**config.mk**
```make
export PLATFORM = sky130hd
export DESIGN_NAME = video_timing_gen
export DESIGN_NICKNAME = d
export VERILOG_FILES = /design/src/rtl/video_timing_pkg.sv /design/src/rtl/video_timing_gen_sync.sv /design/src/rtl/video_timing_gen.sv
export SDC_FILE = /design/constraint.sdc
export NUM_CORES = 1
export LEC_CHECK = 0
export ABC_AREA = 1
export CAP_MARGIN = 20
export CORE_MARGIN = 2
export CORE_UTILIZATION = 30
export DETAILED_ROUTE_END_ITERATION = 10
export PLACE_DENSITY_LB_ADDON = 0.05
export SETUP_SLACK_MARGIN = 0.1
export SKIP_LAST_GASP = 1
export SLEW_MARGIN = 15
export SYNTH_ARGS = -nofsm -noshare
export SYNTH_HDL_FRONTEND = slang
export SYNTH_SLANG_ARGS = --single-unit
```
**constraint.sdc**
```tcl
create_clock -name clk -period 2.2 [get_ports clk]
set_input_delay 0.33 -clock clk [delete_from_list [all_inputs] [get_ports clk]]
set_output_delay 0.33 -clock clk [all_outputs]
set_load 0.01 [all_outputs]
```
**src/rtl/video_timing_pkg.sv**
```systemverilog
// Shared types, board geometry defaults and position arithmetic for the
// raster timing generator.
package video_timing_pkg;

    localparam int CNT_W = 9;

    typedef logic [CNT_W-1:0] cnt_t;

    // Geometry of the volleyball board, the default for the generator.
    localparam int VBALL_H_TOTAL  = 401;
    localparam int VBALL_HB_END   = 1;
    localparam int VBALL_HB_START = 241;
    localparam int VBALL_HS_START = 289;
    localparam int VBALL_HS_END   = 321;
    localparam int VBALL_V_TOTAL  = 260;
    localparam int VBALL_VB_END   = 0;
    localparam int VBALL_VB_START = 240;
    localparam int VBALL_VS_START = 243;
    localparam int VBALL_VS_END   = 253;
    localparam int VBALL_NMI_LINE = 239;

    // Adds a signed shift to a position and folds the result back into 0..total-1.
    function automatic int wrap_add(input int pos, input int adj, input int total);
        int sum;
        sum = pos + adj;
        if (sum < 0) begin
            sum = sum + total;
        end else if (sum >= total) begin
            sum = sum - total;
        end
        return sum;
    endfunction

endpackage

```
**src/rtl/video_timing_gen_sync.sv**
```systemverilog
// One axis of sync generation: a level that falls at the shifted start
// position and rises at the shifted end position. The shift is latched only
// on the latch strobe so a frame never sees two different sync positions.
module video_sync_window
    import video_timing_pkg::*;
#(
    parameter int CW    = 9,
    parameter int TOTAL = 401,
    parameter int START = 289,
    parameter int STOP  = 321,
    parameter int AW    = 4
) (
    input  logic                 clk,
    input  logic                 reset,
    input  logic                 step_i,
    input  logic                 latch_i,
    input  logic [CW-1:0]        cnt_i,
    input  logic signed [AW-1:0] adj_i,
    output logic                 sync_o
);

    logic signed [AW-1:0] adj_q;
    logic                 sync_q;
    logic                 sync_d;
    logic [CW-1:0]        startPos;
    logic [CW-1:0]        stopPos;

    assign startPos = CW'(wrap_add(START, int'(adj_q), TOTAL));
    assign stopPos  = CW'(wrap_add(STOP, int'(adj_q), TOTAL));

    // Next sync level; the release is applied after the assert so equal positions leave sync high.
    always_comb begin
        sync_d = sync_q;
        if (step_i) begin
            if (cnt_i == startPos) begin
                sync_d = 1'b0;
            end
            if (cnt_i == stopPos) begin
                sync_d = 1'b1;
            end
        end
    end

    // Sync level and the per-frame copy of the position shift.
    always_ff @(posedge clk) begin
        if (reset) begin
            adj_q  <= '0;
            sync_q <= 1'b1;
        end else begin
            sync_q <= sync_d;
            if (latch_i) begin
                adj_q <= adj_i;
            end
        end
    end

    assign sync_o = sync_q;

endmodule

```
**src/rtl/video_timing_gen.sv**
```systemverilog
// Parametrised raster timing generator: counters, blanking, sync, NMI/IRQ
// strobes, frame counter and flip-mirrored counters for the video engines.
module video_timing_gen
    import video_timing_pkg::*;
#(
    parameter int CW        = 9,
    parameter int H_TOTAL   = VBALL_H_TOTAL,
    parameter int HB_END    = VBALL_HB_END,
    parameter int HB_START  = VBALL_HB_START,
    parameter int HS_START  = VBALL_HS_START,
    parameter int HS_END    = VBALL_HS_END,
    parameter int V_TOTAL   = VBALL_V_TOTAL,
    parameter int VB_END    = VBALL_VB_END,
    parameter int VB_START  = VBALL_VB_START,
    parameter int VS_START  = VBALL_VS_START,
    parameter int VS_END    = VBALL_VS_END,
    parameter int NMI_LINE  = VBALL_NMI_LINE,
    parameter int IRQ_SHIFT = 3,
    parameter int FLIP_XMAX = 255,
    parameter int FLIP_YMAX = 255
) (
    input  logic          clk,
    input  logic          reset,
    input  logic          ce_pix,
    input  logic          flip,
    input  logic [3:0]    h_adj,
    input  logic [2:0]    v_adj,
    input  logic          irq_ack,
    output logic [CW-1:0] hcount,
    output logic [CW-1:0] vcount,
    output logic [CW-1:0] hcount_f,
    output logic [CW-1:0] vcount_f,
    output logic          hb,
    output logic          vb,
    output logic          hs,
    output logic          vs,
    output logic          nmi,
    output logic          irq,
    output logic [7:0]    frame
);

    localparam logic [CW-1:0] ONE_C      = CW'(1);
    localparam logic [CW-1:0] H_LAST_C   = CW'(H_TOTAL - 1);
    localparam logic [CW-1:0] V_LAST_C   = CW'(V_TOTAL - 1);
    localparam logic [CW-1:0] HB_END_C   = CW'(HB_END);
    localparam logic [CW-1:0] HB_START_C = CW'(HB_START);
    localparam logic [CW-1:0] VB_END_C   = CW'(VB_END);
    localparam logic [CW-1:0] VB_START_C = CW'(VB_START);
    localparam logic [CW-1:0] NMI_C      = CW'(NMI_LINE);
    localparam logic [CW-1:0] IRQ_MASK_C = CW'((1 << IRQ_SHIFT) - 1);
    localparam logic [CW-1:0] FLIP_X_C   = CW'(FLIP_XMAX);
    localparam logic [CW-1:0] FLIP_Y_C   = CW'(FLIP_YMAX);

    if (H_TOTAL > (1 << CW)) begin : gBadHTotal
        $error("video_timing_gen: H_TOTAL does not fit in CW bits");
    end
    if (V_TOTAL > (1 << CW)) begin : gBadVTotal
        $error("video_timing_gen: V_TOTAL does not fit in CW bits");
    end

    logic [CW-1:0] hcount_q, hcount_d;
    logic [CW-1:0] vcount_q, vcount_d;
    logic [CW-1:0] hcount_f_q, hcount_f_d;
    logic [CW-1:0] vcount_f_q, vcount_f_d;
    logic [CW-1:0] hMirrorSrc;
    logic [CW-1:0] vMirrorSrc;
    logic [7:0]    frame_q, frame_d;
    logic          hb_q, hb_d;
    logic          vb_q, vb_d;
    logic          nmi_q, nmi_d;
    logic          irq_q, irq_d;
    logic          lineEnd;
    logic          frameEnd;
    logic          irqLine;

    assign lineEnd  = ce_pix && (hcount_q == H_LAST_C);
    assign frameEnd = lineEnd && (vcount_q == V_LAST_C);
    assign irqLine  = (IRQ_SHIFT != 0) && ((vcount_q & IRQ_MASK_C) == IRQ_MASK_C);

    // Counter advance, blanking edges and interrupt strobes for the current pixel step.
    always_comb begin
        hcount_d = hcount_q;
        vcount_d = vcount_q;
        frame_d  = frame_q;
        hb_d     = hb_q;
        vb_d     = vb_q;
        nmi_d    = nmi_q;
        irq_d    = irq_q;
        if (ce_pix) begin
            hcount_d = lineEnd ? '0 : hcount_q + ONE_C;
            if (hcount_q == HB_START_C) begin
                hb_d = 1'b1;
            end
            if (hcount_q == HB_END_C) begin
                hb_d = 1'b0;
            end
            nmi_d = (vcount_q == NMI_C) && (hcount_q == '0);
            if (lineEnd) begin
                vcount_d = frameEnd ? '0 : vcount_q + ONE_C;
                if (vcount_q == VB_START_C) begin
                    vb_d = 1'b1;
                end
                if (vcount_q == VB_END_C) begin
                    vb_d = 1'b0;
                end
            end
            if (frameEnd) begin
                frame_d = frame_q + 8'd1;
            end
        end
        if (irq_ack) begin
            irq_d = 1'b0;
        end
        if (ce_pix && irqLine && (hcount_q == '0)) begin
            irq_d = 1'b1;
        end
    end

    // Mirrored counters track the counters one clock late; reset mirrors zero.
    always_comb begin
        hMirrorSrc = reset ? '0 : hcount_q;
        vMirrorSrc = reset ? '0 : vcount_q;
        hcount_f_d = flip ? FLIP_X_C - hMirrorSrc : hMirrorSrc;
        vcount_f_d = flip ? FLIP_Y_C - vMirrorSrc : vMirrorSrc;
    end

    // Timing state register.
    always_ff @(posedge clk) begin
        if (reset) begin
            hcount_q <= '0;
            vcount_q <= '0;
            frame_q  <= '0;
            hb_q     <= 1'b1;
            vb_q     <= 1'b1;
            nmi_q    <= 1'b0;
            irq_q    <= 1'b0;
        end else begin
            hcount_q <= hcount_d;
            vcount_q <= vcount_d;
            frame_q  <= frame_d;
            hb_q     <= hb_d;
            vb_q     <= vb_d;
            nmi_q    <= nmi_d;
            irq_q    <= irq_d;
        end
    end

    // Flip-adjusted counters update every clock, independent of the pixel enable.
    always_ff @(posedge clk) begin
        hcount_f_q <= hcount_f_d;
        vcount_f_q <= vcount_f_d;
    end

    video_sync_window #(
        .CW    (CW),
        .TOTAL (H_TOTAL),
        .START (HS_START),
        .STOP  (HS_END),
        .AW    (4)
    ) uHSync (
        .clk     (clk),
        .reset   (reset),
        .step_i  (ce_pix),
        .latch_i (frameEnd),
        .cnt_i   (hcount_q),
        .adj_i   ($signed(h_adj)),
        .sync_o  (hs)
    );

    video_sync_window #(
        .CW    (CW),
        .TOTAL (V_TOTAL),
        .START (VS_START),
        .STOP  (VS_END),
        .AW    (3)
    ) uVSync (
        .clk     (clk),
        .reset   (reset),
        .step_i  (lineEnd),
        .latch_i (frameEnd),
        .cnt_i   (vcount_q),
        .adj_i   ($signed(v_adj)),
        .sync_o  (vs)
    );

    assign hcount   = hcount_q;
    assign vcount   = vcount_q;
    assign hcount_f = hcount_f_q;
    assign vcount_f = vcount_f_q;
    assign frame    = frame_q;
    assign hb       = hb_q;
    assign vb       = vb_q;
    assign nmi      = nmi_q;
    assign irq      = irq_q;

endmodule

```
==> flow_metrics.env <==
export IMPL_yosysUniqueCellTypes=39
export IMPL_ant_nets=0
export IMPL_path_clk_slew_ns=0.08
export IMPL_synth_top_cell_by_area="dfxtp_1"
export IMPL_layout_setup_ws_ns=0.285
export IMPL_tritoncts="built"
export IMPL_cp_end_kind="output port"
export IMPL_drtIter0Drc=111
export IMPL_drc=0
export IMPL_max_freq_mhz=522
export IMPL_ys_seq_area_frac=0.355
export IMPL_hold_path_class="reg2reg"
export IMPL_synthesis_area_um2=3220
export IMPL_relSlewSlack=0.699
export IMPL_mostFrequentLayoutCells="111 x nand2_1, 61 x clkdlybuf4s50_1, 55 x dfxtp_1, 53 x nor2_1, 39 x inv_1"
export IMPL_post_place_ws_ns=0.270
export IMPL_drv_cap=0
export IMPL_cp_top_family="buffers and inverters"
export IMPL_port_buffers=61
export IMPL_worstHoldPathCells=2
export IMPL_fin_nets=535
export IMPL_cp_arrival_ns=1.58
export IMPL_grt_usage=0.158
export IMPL_cp_slowest_cell="clkdlybuf4s50_1"
export IMPL_die_h_um=108
export IMPL_drv_slew=0
export IMPL_htreeDepth=3
export IMPL_overflow=0
export IMPL_final_layout_size_suffix_gt1_frac=0.115
export IMPL_hold_viol=0
export IMPL_start_util=0.310
export IMPL_die_w_um=108
export IMPL_synth_avg_cell_area_um2=7.28
export IMPL_dr_total_vias=2936
export IMPL_rsz0062_at_grt="false"
export IMPL_rr_startpoint="uVSync.adj_q[0]"
export IMPL_crit_type="reg2out"
export IMPL_first_global_vias=2813
export IMPL_diodes=0
export IMPL_period_share=0.870
export IMPL_synth_fp_nets=469
export IMPL_regToRegEndpoint="uVSync.sync_o"
export IMPL_power_density_nw_per_um2=586
export IMPL_layout_commonest_cell="nand2_1"
export IMPL_cts_buffers=9
export IMPL_tightest_slew_ns=0.451
export IMPL_place_gp_congestion=0.825
export IMPL_pin_count=62
export IMPL_wl_per_cell_um=13.3
export IMPL_clock_latency_ns=0.34
export IMPL_p_leak_nw=1.67
export IMPL_worstHoldStart="uHSync.sync_o"
export IMPL_synthToLayoutAreaGrowth_pct=30.9
export IMPL_yosys_warnings=0
export IMPL_slowest_delay_ns=0.66
export IMPL_dp_hpwl_mm=6.45
export IMPL_path_cells="clkdlybuf4s50_1"
export IMPL_worstRegToRegCells=12
export IMPL_grt_pass1_wl_mm=14.2
export IMPL_cts_buffer_depth=2
export IMPL_coreArea_um2=10400
export IMPL_vias_per_cell=4.52
export IMPL_fin_setup_tns_ns=0
export IMPL_final_min_clock_period_ns=1.91
export IMPL_synthTopCellsByArea="dfxtp_1 35%, nand2_1 13%, xor2_1 6.8%"
export IMPL_ir_drop_uv=347
export IMPL_setup_violations=0
export IMPL_crit_required_ns=1.87
export IMPL_clock_sinks=57
export IMPL_reg2reg_slack_ns=0.33
export IMPL_fillers=1130
export IMPL_die_area_um2=11600
export IMPL_yosys_area_top_type_share=0.355
export IMPL_critical_path_startpoint="vcount[2]"
export IMPL_first_pass_iters=4
export IMPL_fp_row_count=37
export IMPL_holdPathEnd="uHSync.sync_o"
export IMPL_crit_buf_inv=1
export IMPL_grt_start_max_net_pins=19
export IMPL_routed_wl_mm=8.61
export IMPL_outcome="complete, no violations"
export IMPL_root_buffer="clkbuf_8"
export IMPL_skew_ns=0.0140
export IMPL_worstPathMaxFanout=10
export IMPL_holdBufCountCts=0
export IMPL_ys_ff_latch=57
export IMPL_setup_worst_path_start_class="flip-flop"
export IMPL_syn_inst=442
export IMPL_antenna_found_initial=0
## metrics by stage
step	hold slack, ns	utilization	cells	instance area, um^2	power, W
after floorplan	0.465	-	442	3220	0.00117
after global placement	0.449	0.382	633	3970	0.00127
after detailed placement	0.453	0.382	633	3970	0.00127
after CTS	0.474	0.406	649	4210	0.00251
after global routing	0.489	0.406	649	4210	0.00257
final	0.472	0.406	649	4210	0.00247
## area by class of cell
| type | count | area [um^2] | share of cell area |
|---|---|---|---|
| inverters | 52 | 196 | 0.0467 |
| flip-flops and latches | 57 | 1140 | 0.272 |
| repair buffers | 68 | 663 | 0.158 |
| well taps | 136 | 170 | 0.0404 |
| clock buffers | 10 | 138 | 0.0327 |
| multi-input cells | 320 | 1790 | 0.426 |
| clock inverters | 6 | 105 | 0.0250 |
## flip-flops by register name, summed over array words and instances (netlist names)
name	count
frame	8
vcount	9
uVSync.sync_o	1
hcount	9
hb	1
hcount_f	9
nmi	1
uHSync.adj_q	4
vcount_f	9
vb	1
irq	1
uVSync.adj_q	3
uHSync.sync_o	1
## cell usage after synthesis, drive strengths merged
cell / count
a211oi: 5
a21boi: 1
a21oi: 17
buf: 10
clkbuf: 3
clkinv: 3
dfxtp: 57
ha: 15
inv: 49
nand2: 114
nand3: 35
nand4: 11
nor2: 60
nor2b: 1
nor3: 8
nor3b: 4
nor4: 2
o211a: 1
o211ai: 1
o21ai: 13
o22ai: 3
or2: 1
xnor2: 3
xor2: 25
## cells by family (layout without fill, tap and decap cells)
family | after synthesis | in the layout | share of synthesized area
buf+inv | 65 | 136 | 0.0875
fa+ha+maj | 15 | 15 | 0.0583
compound gates | 41 | 41 | 0.0797
flops | 57 | 57 | 0.355
simple gates | 236 | 236 | 0.343
xor+xnor | 28 | 28 | 0.0762
## tightest hold or removal path, cell delays in order, from the launching register on
cell,delay [ns]
dfxtp_1,0.33
nand2_1,0.05
nand3_1,0.06
## timing repair
| action | 4_1_cts | 5_1_grt |
|---|---|---|
| setup endpoints to repair | 0 | 1 |
| hold endpoints to repair | 0 | 0 |
| gates resized for setup | 0 | 2 |
| buffers inserted | 0 | 0 |
## metal layers
metal,up-vias,routed length [um],track usage
met3,9,400,0.0381
met5,-,0,0
met4,0,94,0.0595
li1,1544,-,-
met1,1321,4440,0.221
met2,62,3670,0.233
## where the power goes
group	internal [W]	total [W]	switching (W)
Combinational	0.0000891	0.000181	0.0000916
Clock	0.000778	0.00122	0.000445
Sequential	0.00106	0.00106	0.00000760
## worst max path at each step
stage,depth (start not counted),to,slack (ns)
2_1_floorplan,12,uVSync.sync_o,0.45
3_3_place_gp,11,frame[2],0.32
3_5_place_dp,7,hcount[7],0.27
4_1_cts,1,vcount[2],0.26
5_1_grt,12,uVSync.sync_o,0.11
6_report,1,vcount[2],0.29
(Power assumes the default switching activity.)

▶ _WORK REQUEST_: Scan the listing above. Gather each line that contains the word "endpoints".

▶ _RESPONSE TO THIS TASK_:
| setup endpoints to repair | 0 | 1 |
| hold endpoints to repair | 0 | 0 |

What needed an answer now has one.